#### ENTRIES PROVIDED
..............................

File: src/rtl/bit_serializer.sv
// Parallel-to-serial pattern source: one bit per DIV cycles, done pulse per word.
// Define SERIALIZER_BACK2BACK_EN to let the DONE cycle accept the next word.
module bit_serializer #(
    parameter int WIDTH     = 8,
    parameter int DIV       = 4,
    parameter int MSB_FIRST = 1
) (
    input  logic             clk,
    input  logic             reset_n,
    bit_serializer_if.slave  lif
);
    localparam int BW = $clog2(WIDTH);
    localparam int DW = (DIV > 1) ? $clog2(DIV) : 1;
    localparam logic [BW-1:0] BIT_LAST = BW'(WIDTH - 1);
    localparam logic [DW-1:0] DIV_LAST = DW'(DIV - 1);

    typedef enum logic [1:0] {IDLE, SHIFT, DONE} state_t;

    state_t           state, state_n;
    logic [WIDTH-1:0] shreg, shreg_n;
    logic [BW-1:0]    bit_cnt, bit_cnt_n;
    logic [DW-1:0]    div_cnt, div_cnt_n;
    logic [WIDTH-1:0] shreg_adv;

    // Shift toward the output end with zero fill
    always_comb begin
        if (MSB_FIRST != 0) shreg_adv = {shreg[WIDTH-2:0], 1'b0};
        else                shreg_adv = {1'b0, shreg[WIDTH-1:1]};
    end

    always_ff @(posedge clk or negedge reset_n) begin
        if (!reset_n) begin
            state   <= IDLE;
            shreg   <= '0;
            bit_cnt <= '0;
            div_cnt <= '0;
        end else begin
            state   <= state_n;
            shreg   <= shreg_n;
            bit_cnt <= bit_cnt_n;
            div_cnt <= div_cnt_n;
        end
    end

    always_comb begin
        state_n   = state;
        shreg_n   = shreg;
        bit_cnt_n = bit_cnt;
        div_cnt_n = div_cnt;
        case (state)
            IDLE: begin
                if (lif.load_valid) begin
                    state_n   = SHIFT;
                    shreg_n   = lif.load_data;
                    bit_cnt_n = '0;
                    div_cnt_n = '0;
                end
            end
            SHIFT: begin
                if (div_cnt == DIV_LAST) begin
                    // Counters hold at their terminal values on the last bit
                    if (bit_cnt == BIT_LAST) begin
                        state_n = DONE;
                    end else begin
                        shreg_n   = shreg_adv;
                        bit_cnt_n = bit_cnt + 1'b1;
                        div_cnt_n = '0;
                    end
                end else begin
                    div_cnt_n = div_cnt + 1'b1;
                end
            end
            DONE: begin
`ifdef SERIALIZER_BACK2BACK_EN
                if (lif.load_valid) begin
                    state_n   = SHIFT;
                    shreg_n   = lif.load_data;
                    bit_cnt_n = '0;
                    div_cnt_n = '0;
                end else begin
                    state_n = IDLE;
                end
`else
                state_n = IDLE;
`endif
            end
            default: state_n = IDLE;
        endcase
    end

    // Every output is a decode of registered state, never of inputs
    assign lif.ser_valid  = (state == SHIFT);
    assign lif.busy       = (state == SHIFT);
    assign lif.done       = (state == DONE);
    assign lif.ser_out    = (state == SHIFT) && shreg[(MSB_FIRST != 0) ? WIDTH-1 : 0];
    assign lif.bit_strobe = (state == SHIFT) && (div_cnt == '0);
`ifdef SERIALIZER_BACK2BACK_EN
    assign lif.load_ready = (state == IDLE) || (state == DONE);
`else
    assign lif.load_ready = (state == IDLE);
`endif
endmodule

..............................

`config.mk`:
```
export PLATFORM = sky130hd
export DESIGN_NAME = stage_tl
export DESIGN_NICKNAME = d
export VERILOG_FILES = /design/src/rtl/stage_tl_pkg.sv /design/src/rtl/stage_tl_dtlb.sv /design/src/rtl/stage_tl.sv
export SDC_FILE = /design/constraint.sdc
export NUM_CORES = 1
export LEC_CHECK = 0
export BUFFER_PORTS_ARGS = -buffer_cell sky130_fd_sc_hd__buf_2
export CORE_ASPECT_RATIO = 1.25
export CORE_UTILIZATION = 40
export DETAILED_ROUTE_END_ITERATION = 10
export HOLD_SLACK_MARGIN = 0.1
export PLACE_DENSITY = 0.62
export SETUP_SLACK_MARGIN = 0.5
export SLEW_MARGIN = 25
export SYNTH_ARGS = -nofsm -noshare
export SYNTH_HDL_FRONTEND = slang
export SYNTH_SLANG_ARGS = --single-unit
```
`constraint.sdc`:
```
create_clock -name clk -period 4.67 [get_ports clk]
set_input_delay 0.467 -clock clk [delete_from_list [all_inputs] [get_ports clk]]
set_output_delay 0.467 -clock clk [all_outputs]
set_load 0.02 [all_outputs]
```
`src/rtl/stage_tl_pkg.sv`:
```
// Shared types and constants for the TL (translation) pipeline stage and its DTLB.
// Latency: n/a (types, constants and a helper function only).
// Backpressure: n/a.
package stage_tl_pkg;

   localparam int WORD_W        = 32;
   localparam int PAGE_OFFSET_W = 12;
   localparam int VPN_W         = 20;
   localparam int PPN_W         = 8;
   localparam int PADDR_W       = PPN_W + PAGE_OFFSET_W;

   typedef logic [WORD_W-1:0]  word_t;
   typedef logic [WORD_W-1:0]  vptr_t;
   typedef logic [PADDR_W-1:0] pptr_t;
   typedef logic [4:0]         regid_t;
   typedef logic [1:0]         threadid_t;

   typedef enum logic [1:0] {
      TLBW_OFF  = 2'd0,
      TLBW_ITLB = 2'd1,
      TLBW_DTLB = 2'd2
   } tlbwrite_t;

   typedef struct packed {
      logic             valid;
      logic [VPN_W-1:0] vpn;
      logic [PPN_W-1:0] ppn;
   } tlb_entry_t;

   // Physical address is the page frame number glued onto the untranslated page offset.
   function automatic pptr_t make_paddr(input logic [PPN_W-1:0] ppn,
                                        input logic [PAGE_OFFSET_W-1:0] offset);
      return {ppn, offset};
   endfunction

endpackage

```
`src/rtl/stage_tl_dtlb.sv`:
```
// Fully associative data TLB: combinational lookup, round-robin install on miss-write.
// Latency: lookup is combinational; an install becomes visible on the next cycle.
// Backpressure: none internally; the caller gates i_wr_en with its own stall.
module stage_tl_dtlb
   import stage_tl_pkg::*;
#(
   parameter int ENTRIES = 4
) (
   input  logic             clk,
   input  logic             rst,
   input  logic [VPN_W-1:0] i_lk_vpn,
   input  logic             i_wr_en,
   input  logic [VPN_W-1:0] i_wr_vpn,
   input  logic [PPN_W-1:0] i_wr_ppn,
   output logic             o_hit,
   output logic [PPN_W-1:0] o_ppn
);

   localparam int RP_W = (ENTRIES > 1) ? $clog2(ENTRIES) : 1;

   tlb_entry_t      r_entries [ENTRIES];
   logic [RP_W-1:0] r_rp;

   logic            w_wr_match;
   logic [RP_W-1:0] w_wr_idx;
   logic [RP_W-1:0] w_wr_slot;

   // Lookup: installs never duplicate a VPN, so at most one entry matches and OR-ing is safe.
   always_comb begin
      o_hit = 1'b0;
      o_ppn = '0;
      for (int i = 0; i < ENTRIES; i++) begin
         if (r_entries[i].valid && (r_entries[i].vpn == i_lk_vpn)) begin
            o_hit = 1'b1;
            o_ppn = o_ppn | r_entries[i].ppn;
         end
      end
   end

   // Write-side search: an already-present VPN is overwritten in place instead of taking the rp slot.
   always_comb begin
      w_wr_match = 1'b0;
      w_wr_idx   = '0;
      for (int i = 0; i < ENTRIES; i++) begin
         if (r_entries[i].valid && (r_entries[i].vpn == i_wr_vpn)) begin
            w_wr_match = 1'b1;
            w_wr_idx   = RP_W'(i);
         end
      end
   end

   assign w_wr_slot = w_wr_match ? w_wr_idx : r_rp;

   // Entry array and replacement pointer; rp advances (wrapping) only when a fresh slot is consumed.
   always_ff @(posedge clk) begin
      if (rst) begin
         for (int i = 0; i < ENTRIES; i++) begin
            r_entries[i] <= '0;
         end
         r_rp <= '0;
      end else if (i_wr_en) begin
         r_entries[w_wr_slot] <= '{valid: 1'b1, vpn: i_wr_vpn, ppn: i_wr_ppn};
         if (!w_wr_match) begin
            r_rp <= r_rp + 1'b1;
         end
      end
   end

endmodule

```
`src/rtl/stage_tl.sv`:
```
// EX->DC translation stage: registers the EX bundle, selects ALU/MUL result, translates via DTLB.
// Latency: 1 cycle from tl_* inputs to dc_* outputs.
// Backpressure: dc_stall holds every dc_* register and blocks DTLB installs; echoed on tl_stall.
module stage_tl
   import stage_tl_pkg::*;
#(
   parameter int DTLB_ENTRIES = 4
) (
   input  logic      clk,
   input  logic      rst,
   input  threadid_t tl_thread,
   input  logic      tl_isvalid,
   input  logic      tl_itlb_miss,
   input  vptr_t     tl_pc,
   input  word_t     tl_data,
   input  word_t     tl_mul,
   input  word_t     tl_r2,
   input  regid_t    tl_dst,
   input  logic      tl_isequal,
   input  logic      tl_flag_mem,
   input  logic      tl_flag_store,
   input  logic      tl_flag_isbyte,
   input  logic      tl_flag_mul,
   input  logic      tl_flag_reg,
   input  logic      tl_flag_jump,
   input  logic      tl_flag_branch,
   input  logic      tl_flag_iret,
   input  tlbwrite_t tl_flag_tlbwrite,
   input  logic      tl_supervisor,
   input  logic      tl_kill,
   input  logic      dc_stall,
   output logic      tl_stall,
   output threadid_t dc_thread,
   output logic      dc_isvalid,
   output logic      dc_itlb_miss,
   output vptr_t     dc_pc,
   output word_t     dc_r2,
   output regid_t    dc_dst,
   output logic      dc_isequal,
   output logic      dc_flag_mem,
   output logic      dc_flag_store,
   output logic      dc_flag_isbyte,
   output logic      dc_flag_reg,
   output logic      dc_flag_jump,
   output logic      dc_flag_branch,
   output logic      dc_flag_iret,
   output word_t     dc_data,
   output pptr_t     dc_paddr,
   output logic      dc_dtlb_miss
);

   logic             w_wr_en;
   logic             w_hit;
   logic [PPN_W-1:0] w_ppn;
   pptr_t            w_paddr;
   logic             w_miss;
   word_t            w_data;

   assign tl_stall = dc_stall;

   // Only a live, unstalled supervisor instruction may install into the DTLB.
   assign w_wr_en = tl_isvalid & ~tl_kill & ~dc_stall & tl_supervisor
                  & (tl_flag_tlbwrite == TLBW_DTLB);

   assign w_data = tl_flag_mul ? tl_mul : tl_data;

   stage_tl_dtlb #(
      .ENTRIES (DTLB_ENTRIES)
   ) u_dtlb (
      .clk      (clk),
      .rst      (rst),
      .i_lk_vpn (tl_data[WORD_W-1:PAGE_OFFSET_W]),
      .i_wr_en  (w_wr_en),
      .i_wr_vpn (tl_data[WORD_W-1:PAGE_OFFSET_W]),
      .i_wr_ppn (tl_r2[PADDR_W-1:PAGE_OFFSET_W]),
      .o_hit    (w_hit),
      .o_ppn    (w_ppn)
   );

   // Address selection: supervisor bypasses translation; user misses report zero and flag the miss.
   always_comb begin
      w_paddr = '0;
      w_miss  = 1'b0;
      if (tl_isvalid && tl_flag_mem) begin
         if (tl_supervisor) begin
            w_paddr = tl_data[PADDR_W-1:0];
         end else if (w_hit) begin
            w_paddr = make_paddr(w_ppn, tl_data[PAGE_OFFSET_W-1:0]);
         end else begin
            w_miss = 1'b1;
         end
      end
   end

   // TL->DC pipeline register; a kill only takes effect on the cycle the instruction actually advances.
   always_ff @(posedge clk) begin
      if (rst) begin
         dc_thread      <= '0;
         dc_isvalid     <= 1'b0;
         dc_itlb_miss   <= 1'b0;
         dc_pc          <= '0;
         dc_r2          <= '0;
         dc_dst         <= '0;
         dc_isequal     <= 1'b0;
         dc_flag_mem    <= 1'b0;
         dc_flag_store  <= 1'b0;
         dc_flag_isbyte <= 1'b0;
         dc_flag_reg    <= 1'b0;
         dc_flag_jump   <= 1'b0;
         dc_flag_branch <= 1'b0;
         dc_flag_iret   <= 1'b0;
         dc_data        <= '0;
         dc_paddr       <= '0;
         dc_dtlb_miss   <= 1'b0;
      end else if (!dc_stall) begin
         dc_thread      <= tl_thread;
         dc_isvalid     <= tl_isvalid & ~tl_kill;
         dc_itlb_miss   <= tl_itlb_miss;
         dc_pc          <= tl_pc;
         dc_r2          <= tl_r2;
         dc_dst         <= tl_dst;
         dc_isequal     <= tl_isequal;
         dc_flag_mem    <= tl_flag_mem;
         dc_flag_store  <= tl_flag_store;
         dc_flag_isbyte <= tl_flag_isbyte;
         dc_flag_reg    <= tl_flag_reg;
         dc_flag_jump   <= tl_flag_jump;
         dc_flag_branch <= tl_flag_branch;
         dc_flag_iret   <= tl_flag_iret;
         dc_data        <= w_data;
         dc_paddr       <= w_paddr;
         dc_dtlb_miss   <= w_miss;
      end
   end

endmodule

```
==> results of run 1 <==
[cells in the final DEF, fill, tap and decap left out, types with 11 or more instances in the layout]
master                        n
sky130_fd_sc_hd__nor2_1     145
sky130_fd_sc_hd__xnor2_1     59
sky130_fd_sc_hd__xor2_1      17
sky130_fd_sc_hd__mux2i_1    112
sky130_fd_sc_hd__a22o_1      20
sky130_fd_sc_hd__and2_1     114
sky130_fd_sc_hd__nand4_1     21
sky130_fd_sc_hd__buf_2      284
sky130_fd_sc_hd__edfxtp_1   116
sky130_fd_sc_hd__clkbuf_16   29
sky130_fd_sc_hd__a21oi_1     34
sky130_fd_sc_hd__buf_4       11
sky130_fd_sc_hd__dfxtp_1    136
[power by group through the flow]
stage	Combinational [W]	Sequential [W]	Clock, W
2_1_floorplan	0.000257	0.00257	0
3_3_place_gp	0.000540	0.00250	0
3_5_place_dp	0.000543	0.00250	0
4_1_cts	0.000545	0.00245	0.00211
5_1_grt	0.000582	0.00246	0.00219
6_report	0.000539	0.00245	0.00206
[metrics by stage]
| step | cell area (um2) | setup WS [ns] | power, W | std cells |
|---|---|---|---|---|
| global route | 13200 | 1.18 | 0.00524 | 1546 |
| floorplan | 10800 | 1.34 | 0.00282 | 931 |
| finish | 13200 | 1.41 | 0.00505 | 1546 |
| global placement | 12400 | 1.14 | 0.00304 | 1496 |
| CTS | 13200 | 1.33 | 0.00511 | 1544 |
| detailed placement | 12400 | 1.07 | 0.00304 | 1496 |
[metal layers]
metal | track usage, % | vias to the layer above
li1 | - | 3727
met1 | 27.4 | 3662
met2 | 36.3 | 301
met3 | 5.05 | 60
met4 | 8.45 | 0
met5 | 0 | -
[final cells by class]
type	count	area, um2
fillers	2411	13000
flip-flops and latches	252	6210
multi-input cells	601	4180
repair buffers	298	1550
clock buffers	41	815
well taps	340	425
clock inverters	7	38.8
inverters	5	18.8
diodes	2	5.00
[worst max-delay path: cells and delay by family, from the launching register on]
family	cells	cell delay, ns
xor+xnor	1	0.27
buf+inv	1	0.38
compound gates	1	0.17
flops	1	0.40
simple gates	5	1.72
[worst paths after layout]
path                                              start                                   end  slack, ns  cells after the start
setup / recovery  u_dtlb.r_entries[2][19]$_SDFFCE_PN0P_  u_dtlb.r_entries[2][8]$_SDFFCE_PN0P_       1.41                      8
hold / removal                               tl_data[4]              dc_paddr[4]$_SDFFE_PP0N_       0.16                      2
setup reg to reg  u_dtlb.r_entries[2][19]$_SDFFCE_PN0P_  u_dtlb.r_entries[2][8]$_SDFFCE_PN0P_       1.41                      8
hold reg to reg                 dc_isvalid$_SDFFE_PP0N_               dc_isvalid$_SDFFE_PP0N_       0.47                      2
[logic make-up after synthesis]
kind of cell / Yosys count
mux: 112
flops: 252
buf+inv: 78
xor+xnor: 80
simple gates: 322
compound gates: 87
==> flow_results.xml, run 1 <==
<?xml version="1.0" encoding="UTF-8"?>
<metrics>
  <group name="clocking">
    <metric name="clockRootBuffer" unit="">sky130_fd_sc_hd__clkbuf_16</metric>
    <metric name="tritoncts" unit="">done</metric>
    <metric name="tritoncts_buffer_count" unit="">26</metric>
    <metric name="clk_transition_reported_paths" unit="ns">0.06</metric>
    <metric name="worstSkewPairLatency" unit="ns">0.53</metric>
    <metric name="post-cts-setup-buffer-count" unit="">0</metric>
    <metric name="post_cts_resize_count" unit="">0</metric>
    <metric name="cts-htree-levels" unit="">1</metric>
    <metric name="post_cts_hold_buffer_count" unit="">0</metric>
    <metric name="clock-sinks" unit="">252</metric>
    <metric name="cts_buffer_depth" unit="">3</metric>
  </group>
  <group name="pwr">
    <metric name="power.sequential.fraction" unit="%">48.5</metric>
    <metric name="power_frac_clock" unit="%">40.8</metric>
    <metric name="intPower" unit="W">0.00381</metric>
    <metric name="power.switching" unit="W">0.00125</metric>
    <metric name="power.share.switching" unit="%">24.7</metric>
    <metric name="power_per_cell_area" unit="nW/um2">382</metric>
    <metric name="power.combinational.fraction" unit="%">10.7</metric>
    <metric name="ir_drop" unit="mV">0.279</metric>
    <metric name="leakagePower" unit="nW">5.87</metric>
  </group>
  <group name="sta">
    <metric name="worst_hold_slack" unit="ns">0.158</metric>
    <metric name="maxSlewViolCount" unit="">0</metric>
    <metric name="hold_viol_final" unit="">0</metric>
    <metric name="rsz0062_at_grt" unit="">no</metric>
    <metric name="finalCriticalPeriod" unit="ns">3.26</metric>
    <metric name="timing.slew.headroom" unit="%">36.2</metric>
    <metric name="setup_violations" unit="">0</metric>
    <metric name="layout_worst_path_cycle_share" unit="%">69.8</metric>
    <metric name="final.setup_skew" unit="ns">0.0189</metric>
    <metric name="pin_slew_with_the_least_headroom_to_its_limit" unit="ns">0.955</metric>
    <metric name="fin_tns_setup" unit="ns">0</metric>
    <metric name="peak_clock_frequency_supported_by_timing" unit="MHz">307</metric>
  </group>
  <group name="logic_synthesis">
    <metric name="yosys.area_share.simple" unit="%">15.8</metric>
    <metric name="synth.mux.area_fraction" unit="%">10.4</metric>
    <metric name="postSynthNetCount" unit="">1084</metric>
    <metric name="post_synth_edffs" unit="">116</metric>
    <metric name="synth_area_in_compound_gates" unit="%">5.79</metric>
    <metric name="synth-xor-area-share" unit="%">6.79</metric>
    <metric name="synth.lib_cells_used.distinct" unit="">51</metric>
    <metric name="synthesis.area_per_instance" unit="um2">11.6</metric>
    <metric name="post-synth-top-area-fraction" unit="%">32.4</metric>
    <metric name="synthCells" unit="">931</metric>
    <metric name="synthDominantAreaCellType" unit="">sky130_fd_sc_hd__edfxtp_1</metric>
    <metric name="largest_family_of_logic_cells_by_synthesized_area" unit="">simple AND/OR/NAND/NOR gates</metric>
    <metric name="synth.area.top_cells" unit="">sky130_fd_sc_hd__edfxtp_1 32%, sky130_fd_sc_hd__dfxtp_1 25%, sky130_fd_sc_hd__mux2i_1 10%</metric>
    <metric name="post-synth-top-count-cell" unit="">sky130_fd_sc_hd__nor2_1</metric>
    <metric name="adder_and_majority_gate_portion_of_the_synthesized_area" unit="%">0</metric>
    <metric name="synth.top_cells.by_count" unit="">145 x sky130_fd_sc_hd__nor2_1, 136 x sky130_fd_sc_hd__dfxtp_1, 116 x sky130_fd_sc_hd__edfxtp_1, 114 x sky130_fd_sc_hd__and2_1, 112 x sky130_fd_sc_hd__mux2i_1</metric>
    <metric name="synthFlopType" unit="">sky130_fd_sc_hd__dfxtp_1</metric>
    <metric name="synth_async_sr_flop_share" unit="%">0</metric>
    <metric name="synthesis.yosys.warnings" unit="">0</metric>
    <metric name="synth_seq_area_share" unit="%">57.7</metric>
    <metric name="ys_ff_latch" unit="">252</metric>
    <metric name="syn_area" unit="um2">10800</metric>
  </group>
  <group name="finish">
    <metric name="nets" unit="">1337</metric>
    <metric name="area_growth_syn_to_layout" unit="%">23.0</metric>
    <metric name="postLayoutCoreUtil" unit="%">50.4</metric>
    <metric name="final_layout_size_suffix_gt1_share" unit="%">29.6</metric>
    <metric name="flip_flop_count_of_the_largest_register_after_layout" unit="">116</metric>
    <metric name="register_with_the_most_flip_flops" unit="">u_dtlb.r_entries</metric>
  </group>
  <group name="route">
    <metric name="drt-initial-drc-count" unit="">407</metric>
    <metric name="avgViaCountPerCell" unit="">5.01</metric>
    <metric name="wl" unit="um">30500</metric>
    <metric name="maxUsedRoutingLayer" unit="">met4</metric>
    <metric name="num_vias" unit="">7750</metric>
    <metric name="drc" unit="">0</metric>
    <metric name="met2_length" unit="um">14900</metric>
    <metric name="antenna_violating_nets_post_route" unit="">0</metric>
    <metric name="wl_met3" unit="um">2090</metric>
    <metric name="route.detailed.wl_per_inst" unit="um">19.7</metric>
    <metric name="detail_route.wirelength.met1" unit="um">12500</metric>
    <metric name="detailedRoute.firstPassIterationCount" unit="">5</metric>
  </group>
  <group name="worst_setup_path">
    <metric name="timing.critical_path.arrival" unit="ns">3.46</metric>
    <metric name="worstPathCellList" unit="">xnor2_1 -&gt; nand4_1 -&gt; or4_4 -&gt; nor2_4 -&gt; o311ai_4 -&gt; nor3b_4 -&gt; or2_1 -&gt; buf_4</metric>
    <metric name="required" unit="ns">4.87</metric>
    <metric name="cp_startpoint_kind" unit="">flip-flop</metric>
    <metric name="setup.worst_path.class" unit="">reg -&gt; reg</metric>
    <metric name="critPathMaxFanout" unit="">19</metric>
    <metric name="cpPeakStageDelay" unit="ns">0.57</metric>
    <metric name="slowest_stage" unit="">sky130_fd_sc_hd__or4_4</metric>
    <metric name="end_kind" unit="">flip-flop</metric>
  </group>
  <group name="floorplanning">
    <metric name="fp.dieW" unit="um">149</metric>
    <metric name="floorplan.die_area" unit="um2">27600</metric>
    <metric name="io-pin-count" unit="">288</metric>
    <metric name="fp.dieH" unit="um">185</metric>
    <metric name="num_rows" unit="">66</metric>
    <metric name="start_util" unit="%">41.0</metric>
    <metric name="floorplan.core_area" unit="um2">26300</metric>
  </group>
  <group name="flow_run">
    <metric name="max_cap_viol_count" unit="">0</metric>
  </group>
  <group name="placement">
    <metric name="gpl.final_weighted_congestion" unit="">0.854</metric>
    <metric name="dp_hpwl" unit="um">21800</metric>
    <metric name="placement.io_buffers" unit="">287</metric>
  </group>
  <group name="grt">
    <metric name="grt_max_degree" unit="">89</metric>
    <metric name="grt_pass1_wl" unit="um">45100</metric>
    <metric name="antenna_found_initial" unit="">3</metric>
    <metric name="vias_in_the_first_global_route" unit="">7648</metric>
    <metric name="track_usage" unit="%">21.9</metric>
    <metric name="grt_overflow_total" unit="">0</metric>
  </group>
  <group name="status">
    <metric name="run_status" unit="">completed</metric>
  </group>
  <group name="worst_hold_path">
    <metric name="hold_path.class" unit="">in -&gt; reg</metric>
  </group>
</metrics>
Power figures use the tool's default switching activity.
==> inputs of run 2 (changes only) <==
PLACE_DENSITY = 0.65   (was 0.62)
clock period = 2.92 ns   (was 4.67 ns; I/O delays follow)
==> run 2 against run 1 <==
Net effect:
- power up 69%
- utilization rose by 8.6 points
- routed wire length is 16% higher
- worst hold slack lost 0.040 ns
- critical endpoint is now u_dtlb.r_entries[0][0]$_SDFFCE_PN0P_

..............................

#### TASK REQUIREMENTS
The result should be every line that contains "switching", copied from the entries.

#### EXERCISE RESULT
    <metric name="power.switching" unit="W">0.00125</metric>
    <metric name="power.share.switching" unit="%">24.7</metric>
Power figures use the tool's default switching activity.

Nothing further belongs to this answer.